1. Field of the Invention
The present invention relates to a compound semiconductor device more particularly it relates to a gate electrode of a GaAs Schottky gate field effect transistor (GaAs MESFET).
2. Description of the Related Art
A III-V group compound semiconductor, for example, a GaAs crystal, has a band gap of 1.43 eV at room temperature, which is larger than that of silicon, and has a high resistivity of 10.sup.8 .OMEGA..multidot.cm or more. When the GaAs is used as a substrate of a single device and an integrated circuit, the parasitic capacitance is decreased and the elements are easily isolated from each other. Accordingly, GaAs is widely used as a transistor, particularly, a MESFET (Metal Semiconductor Field Effect Transistor), HEMT (High Electron Mobility Transistor) or a Schottky diode.
FIG. 1 shows a cross sectional view of a conventional GaAs MESFET, which comprises a semi-insulating GaAs substrate 1, an n-type GaAs active layer 2 formed on the GaAs substrate 1, a source electrode 3, a drain electrode 4, and a gate electrode 5.
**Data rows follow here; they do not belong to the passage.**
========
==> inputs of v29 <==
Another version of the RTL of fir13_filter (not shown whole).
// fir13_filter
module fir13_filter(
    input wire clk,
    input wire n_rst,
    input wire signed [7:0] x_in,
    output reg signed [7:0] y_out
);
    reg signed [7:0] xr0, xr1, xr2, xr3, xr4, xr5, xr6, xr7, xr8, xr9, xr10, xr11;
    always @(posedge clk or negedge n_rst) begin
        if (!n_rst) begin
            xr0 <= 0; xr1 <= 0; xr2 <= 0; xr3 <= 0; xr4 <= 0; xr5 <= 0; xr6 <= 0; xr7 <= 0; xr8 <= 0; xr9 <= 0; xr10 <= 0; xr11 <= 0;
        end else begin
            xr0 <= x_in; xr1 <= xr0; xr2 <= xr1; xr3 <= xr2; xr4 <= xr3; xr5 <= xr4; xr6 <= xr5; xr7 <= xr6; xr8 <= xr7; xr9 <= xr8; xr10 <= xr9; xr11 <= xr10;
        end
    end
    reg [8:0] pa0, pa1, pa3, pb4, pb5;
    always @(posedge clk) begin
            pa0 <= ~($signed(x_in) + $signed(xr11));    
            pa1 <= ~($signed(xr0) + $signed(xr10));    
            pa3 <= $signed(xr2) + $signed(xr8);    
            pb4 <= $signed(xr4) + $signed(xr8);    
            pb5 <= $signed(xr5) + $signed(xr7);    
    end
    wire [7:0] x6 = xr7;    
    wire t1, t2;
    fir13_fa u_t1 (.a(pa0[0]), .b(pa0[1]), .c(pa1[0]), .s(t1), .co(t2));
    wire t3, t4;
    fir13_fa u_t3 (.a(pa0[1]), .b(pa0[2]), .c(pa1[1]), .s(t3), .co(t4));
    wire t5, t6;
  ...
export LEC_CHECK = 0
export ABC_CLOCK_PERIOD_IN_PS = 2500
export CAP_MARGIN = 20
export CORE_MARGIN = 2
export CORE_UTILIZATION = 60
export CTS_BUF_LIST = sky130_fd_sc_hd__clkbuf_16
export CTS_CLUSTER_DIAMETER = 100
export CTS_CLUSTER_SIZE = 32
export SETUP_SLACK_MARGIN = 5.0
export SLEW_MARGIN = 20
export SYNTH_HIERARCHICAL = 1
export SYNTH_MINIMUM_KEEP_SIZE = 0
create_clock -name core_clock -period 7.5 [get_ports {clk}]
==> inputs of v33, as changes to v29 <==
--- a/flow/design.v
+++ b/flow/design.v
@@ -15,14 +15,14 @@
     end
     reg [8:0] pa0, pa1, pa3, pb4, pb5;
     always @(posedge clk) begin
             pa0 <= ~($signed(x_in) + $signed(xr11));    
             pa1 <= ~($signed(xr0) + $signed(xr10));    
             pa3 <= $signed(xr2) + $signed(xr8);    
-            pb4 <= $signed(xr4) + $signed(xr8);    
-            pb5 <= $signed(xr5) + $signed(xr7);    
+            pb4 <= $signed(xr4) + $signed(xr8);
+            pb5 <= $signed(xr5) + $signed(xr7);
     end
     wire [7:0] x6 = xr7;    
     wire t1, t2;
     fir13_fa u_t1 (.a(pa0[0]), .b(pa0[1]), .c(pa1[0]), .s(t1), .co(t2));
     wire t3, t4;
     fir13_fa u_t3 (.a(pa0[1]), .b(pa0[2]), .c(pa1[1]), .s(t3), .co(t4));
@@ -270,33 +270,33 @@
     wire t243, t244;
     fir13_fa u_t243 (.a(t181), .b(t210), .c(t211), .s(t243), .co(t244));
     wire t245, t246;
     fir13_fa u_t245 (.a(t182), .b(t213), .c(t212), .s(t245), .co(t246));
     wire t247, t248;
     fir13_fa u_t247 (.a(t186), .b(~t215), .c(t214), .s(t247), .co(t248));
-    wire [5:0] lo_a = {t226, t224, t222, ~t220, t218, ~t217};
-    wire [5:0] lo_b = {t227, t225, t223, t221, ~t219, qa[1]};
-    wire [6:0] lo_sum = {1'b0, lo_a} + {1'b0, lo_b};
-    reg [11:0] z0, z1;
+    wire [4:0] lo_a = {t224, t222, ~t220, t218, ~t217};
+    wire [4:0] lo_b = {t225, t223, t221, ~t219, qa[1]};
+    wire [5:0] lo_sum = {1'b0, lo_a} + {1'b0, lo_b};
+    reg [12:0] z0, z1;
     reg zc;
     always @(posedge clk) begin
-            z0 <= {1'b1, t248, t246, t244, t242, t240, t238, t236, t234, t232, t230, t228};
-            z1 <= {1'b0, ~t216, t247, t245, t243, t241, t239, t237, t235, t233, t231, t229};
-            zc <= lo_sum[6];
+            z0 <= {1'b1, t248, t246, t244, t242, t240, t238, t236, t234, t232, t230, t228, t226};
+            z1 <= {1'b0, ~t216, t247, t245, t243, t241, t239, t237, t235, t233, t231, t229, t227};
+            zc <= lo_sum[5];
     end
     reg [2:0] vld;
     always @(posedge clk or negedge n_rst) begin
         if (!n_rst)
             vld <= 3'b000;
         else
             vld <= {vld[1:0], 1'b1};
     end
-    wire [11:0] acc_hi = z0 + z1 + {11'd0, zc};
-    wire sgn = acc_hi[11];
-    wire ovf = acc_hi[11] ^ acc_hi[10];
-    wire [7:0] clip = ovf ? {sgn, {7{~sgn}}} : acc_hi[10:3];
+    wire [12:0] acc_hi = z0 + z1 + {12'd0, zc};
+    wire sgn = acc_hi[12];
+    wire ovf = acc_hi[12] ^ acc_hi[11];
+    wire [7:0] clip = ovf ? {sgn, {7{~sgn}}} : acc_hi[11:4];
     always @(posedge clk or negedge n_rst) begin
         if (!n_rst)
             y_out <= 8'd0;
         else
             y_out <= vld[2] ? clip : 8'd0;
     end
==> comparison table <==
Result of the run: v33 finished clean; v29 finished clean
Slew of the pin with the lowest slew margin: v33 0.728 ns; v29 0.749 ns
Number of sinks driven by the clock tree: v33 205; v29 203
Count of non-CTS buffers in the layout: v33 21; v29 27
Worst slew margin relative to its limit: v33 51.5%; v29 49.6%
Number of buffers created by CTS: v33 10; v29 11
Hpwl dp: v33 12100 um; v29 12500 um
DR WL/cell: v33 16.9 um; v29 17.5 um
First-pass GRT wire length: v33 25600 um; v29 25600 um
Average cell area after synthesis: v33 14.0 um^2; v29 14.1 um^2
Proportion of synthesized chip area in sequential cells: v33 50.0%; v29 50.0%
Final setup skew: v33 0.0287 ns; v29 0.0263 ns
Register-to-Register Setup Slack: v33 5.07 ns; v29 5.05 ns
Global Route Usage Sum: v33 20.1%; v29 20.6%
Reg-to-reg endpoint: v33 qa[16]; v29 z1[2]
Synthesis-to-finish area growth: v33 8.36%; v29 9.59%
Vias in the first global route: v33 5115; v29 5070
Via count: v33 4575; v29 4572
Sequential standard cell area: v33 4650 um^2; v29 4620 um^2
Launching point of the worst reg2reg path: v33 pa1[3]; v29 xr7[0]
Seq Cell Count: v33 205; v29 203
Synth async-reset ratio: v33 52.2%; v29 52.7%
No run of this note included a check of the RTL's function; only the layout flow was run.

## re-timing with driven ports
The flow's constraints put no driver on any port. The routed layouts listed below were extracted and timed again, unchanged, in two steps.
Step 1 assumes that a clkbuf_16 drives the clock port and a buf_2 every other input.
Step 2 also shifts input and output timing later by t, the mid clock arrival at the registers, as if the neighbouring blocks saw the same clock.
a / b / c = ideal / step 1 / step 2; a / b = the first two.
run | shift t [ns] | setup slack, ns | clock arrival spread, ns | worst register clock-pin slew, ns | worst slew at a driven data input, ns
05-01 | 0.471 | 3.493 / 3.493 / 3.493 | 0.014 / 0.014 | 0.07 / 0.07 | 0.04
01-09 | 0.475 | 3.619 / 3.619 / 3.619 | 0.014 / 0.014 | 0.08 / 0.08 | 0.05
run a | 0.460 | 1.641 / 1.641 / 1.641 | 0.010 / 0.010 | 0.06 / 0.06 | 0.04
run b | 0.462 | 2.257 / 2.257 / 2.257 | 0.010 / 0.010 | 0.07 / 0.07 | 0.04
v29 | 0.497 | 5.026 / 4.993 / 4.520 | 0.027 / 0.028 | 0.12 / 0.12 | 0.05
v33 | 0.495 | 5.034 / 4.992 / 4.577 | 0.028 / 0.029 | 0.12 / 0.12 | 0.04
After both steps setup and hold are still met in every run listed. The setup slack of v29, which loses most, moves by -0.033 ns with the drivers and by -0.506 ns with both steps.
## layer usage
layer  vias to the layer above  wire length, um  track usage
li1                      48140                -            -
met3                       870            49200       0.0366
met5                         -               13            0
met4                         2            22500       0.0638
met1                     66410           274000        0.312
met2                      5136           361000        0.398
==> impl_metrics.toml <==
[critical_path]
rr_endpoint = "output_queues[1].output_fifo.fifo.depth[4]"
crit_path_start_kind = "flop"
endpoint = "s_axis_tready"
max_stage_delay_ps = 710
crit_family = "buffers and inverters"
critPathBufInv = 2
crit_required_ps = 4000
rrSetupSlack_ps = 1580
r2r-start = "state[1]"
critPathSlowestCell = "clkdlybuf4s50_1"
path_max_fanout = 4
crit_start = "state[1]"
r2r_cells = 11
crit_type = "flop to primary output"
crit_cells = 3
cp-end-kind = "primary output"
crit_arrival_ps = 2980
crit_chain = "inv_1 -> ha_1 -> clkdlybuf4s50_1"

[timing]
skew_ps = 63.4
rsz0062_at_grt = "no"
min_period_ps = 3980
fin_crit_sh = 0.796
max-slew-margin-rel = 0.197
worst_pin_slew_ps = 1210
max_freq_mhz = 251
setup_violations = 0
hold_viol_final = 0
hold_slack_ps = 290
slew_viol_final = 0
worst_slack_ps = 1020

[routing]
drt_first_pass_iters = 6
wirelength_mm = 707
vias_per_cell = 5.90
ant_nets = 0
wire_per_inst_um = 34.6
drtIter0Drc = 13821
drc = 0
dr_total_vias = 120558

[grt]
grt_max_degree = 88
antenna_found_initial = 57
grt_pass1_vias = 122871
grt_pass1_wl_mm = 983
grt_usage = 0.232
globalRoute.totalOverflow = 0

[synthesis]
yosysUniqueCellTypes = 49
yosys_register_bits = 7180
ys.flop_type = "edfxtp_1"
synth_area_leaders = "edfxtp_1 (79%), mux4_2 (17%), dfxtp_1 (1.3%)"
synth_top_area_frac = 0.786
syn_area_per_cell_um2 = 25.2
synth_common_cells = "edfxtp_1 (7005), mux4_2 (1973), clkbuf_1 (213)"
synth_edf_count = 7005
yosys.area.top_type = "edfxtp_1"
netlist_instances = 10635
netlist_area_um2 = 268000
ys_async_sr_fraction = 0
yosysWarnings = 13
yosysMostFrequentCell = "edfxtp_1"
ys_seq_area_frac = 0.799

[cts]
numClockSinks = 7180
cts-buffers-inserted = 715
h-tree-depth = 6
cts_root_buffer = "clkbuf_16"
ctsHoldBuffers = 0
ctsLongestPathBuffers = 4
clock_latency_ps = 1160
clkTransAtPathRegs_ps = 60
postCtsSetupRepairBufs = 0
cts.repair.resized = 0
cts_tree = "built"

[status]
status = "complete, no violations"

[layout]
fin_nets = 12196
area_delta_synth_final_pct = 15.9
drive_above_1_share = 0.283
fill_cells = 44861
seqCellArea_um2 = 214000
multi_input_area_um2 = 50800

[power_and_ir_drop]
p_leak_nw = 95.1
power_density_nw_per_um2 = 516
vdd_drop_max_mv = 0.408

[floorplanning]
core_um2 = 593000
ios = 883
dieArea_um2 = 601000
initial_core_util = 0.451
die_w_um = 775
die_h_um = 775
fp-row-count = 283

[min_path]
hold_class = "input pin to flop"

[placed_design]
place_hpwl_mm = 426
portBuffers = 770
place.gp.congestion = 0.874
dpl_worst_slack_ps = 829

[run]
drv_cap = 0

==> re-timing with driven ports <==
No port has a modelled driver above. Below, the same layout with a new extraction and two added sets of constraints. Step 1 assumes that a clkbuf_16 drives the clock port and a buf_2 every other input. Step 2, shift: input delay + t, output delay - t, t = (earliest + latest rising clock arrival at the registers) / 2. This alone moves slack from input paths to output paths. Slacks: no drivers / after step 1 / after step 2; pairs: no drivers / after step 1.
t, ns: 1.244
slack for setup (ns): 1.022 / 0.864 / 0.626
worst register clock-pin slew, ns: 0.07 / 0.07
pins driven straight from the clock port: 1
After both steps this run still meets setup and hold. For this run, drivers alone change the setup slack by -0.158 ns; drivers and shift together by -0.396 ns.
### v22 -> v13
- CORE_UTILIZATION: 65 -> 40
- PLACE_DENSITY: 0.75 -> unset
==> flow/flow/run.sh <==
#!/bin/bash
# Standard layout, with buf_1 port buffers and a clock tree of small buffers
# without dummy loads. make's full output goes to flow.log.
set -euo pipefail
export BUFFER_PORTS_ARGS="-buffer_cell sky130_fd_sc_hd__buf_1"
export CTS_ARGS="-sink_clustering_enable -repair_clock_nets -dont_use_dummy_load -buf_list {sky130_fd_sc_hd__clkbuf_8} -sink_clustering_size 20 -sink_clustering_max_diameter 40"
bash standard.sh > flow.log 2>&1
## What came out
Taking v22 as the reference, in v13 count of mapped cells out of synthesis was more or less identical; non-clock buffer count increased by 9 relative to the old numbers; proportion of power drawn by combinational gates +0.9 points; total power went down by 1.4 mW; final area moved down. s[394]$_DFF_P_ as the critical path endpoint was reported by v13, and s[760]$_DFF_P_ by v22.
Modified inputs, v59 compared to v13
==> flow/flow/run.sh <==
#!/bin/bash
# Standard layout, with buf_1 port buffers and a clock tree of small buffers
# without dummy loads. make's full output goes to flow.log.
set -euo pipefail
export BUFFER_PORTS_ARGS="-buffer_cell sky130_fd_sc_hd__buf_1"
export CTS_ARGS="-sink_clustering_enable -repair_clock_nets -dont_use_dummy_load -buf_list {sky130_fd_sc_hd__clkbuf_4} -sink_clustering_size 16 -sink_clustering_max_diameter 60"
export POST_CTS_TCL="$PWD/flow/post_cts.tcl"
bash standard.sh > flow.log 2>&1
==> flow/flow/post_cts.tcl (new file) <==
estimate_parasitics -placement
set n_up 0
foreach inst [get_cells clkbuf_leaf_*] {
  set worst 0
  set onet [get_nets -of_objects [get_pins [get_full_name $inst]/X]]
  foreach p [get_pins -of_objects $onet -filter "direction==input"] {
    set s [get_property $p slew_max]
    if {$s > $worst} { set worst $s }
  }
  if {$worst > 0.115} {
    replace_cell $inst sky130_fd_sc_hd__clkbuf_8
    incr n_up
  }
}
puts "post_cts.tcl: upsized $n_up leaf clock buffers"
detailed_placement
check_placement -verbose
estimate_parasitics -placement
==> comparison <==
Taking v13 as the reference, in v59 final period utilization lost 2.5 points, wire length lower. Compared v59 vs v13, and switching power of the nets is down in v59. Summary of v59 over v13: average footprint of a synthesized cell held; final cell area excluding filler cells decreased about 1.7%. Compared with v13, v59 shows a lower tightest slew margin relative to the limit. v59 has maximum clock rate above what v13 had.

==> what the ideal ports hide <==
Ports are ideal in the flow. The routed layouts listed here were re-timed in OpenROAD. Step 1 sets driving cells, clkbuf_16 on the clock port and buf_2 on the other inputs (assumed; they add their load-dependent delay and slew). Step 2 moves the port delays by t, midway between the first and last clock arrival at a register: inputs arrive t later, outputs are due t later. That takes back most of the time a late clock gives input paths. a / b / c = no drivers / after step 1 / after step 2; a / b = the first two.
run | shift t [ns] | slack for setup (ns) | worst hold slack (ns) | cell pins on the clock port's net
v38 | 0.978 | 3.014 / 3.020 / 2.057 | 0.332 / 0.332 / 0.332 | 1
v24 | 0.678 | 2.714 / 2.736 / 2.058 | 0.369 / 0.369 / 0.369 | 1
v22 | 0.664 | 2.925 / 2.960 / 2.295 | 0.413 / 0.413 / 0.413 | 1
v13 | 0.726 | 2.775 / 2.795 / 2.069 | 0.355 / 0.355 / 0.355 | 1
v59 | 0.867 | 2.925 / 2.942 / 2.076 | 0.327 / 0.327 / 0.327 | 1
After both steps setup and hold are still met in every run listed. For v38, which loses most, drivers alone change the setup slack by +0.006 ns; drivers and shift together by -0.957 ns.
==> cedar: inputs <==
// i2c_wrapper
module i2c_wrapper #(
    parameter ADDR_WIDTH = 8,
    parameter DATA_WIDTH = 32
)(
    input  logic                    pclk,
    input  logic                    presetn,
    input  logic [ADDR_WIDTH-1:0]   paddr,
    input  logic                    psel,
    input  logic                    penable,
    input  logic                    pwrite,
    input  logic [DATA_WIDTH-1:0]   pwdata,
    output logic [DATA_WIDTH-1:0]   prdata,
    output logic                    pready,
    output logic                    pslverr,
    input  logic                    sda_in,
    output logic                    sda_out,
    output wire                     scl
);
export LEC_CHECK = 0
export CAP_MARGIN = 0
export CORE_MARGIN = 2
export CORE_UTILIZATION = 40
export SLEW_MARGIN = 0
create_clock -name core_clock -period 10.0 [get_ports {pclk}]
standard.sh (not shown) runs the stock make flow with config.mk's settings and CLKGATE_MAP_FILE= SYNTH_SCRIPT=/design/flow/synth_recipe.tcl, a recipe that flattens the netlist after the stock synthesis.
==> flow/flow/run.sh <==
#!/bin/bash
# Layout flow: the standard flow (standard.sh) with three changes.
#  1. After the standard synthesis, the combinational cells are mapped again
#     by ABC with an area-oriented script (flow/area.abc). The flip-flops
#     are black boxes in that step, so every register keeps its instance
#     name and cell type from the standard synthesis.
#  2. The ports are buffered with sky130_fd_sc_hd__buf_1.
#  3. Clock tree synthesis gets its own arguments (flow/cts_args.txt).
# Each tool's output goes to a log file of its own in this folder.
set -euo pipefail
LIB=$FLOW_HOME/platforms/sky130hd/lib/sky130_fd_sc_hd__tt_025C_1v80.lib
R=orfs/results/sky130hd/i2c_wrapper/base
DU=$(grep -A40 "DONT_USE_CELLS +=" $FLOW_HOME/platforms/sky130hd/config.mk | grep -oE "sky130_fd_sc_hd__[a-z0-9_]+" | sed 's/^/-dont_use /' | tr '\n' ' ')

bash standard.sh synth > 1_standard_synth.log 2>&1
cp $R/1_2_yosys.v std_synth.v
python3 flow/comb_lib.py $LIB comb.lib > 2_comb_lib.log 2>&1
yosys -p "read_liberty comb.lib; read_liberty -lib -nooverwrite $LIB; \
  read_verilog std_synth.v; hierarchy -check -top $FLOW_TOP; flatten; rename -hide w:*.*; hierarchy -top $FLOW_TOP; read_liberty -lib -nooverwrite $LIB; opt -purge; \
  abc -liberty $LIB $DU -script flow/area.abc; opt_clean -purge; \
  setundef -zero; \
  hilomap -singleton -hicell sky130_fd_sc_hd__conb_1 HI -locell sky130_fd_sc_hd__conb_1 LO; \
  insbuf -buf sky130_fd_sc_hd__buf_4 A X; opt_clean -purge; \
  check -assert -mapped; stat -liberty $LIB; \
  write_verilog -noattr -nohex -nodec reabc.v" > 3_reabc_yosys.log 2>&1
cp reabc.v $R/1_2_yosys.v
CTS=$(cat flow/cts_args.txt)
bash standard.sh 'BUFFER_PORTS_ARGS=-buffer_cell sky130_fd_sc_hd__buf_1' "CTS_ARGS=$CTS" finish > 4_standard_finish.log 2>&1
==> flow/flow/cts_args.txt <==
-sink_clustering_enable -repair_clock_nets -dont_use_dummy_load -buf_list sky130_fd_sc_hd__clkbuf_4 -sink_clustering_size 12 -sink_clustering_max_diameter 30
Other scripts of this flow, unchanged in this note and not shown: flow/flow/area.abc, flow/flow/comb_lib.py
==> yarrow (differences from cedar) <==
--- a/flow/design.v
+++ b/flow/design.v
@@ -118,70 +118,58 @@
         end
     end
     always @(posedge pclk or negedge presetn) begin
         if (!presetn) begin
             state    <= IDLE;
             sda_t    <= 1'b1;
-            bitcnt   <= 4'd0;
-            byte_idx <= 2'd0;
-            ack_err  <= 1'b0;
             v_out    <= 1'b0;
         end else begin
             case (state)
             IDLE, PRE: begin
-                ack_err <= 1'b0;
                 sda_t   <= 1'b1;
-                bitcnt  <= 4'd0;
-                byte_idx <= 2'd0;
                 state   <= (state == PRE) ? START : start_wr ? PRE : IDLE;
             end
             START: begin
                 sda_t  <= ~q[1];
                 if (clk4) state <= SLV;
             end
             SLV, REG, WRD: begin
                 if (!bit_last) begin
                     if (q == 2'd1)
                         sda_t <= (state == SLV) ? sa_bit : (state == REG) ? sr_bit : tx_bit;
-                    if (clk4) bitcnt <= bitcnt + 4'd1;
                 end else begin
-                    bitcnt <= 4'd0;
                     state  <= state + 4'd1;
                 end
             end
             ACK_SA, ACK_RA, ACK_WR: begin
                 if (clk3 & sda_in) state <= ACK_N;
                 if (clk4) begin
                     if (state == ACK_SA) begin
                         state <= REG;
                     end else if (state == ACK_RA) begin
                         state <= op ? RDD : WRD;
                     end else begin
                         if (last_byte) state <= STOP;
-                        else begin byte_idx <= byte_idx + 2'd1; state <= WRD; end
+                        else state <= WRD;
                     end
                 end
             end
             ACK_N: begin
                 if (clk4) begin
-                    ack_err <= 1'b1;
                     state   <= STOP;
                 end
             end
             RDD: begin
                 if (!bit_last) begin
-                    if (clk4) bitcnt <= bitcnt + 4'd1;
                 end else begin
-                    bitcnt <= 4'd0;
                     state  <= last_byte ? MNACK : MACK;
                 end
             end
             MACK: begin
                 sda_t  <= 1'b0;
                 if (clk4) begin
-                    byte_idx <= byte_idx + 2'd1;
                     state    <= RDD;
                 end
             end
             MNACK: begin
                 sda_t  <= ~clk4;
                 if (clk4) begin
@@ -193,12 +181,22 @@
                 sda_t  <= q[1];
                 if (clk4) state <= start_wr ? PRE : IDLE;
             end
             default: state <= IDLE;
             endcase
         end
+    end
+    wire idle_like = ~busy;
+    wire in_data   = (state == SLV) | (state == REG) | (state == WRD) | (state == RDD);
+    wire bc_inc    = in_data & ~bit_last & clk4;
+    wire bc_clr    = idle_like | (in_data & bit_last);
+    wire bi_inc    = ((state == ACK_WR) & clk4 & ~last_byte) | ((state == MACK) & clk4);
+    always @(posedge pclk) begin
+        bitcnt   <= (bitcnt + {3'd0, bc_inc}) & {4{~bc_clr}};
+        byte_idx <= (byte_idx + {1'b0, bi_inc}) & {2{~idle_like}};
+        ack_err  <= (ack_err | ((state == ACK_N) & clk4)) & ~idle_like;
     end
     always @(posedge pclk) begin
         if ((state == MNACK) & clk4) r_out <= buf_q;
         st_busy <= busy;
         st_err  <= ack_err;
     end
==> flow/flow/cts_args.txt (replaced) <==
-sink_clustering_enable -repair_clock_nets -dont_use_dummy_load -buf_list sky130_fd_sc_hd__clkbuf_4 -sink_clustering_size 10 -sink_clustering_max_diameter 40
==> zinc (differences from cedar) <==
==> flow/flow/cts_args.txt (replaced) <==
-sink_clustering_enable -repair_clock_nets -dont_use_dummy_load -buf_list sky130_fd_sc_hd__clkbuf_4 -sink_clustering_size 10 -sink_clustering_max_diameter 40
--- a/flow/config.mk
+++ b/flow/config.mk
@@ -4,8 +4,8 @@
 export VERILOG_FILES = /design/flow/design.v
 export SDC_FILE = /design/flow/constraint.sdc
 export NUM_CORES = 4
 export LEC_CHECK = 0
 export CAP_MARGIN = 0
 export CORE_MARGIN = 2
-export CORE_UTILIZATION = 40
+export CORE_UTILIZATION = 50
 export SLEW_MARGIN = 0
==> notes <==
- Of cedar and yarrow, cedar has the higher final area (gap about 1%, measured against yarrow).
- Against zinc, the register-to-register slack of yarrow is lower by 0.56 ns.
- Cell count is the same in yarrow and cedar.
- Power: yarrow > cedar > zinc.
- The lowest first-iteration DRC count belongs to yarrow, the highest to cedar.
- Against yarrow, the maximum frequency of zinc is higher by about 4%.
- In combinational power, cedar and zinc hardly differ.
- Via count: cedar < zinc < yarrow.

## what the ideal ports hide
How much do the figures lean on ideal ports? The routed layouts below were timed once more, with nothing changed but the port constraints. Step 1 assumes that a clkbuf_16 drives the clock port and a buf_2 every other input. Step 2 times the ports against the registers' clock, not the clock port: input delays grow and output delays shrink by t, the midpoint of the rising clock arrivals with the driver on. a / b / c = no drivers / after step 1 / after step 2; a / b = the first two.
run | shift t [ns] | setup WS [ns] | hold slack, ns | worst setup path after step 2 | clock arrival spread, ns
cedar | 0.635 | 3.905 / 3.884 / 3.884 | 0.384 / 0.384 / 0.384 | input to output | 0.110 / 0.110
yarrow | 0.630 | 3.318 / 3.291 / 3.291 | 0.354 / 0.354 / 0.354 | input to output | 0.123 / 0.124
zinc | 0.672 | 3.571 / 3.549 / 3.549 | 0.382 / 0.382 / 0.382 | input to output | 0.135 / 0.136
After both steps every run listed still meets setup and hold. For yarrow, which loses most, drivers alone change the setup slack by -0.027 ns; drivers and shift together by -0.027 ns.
To enhance the barrier height between the gate electrode 5 and the n-type GaAs active layer 2, an amorphous Si-Ge-B is conventionally used as a gate electrode material. The barrier height therebetween is about 1.0 eV. However, the Schottky junction between the amorphous Si-Ge-B layer and the GaAs active layer is unstable, and therefore, a threshold voltage (V.sub.th) of the FET after annealing is lowered with an elapse of time, as shown in FIG. 5.
The reason why the Schottky junction becomes unstable is that the Ge in the amorphous Si-Ge-B layer is easily reacted with GaAs.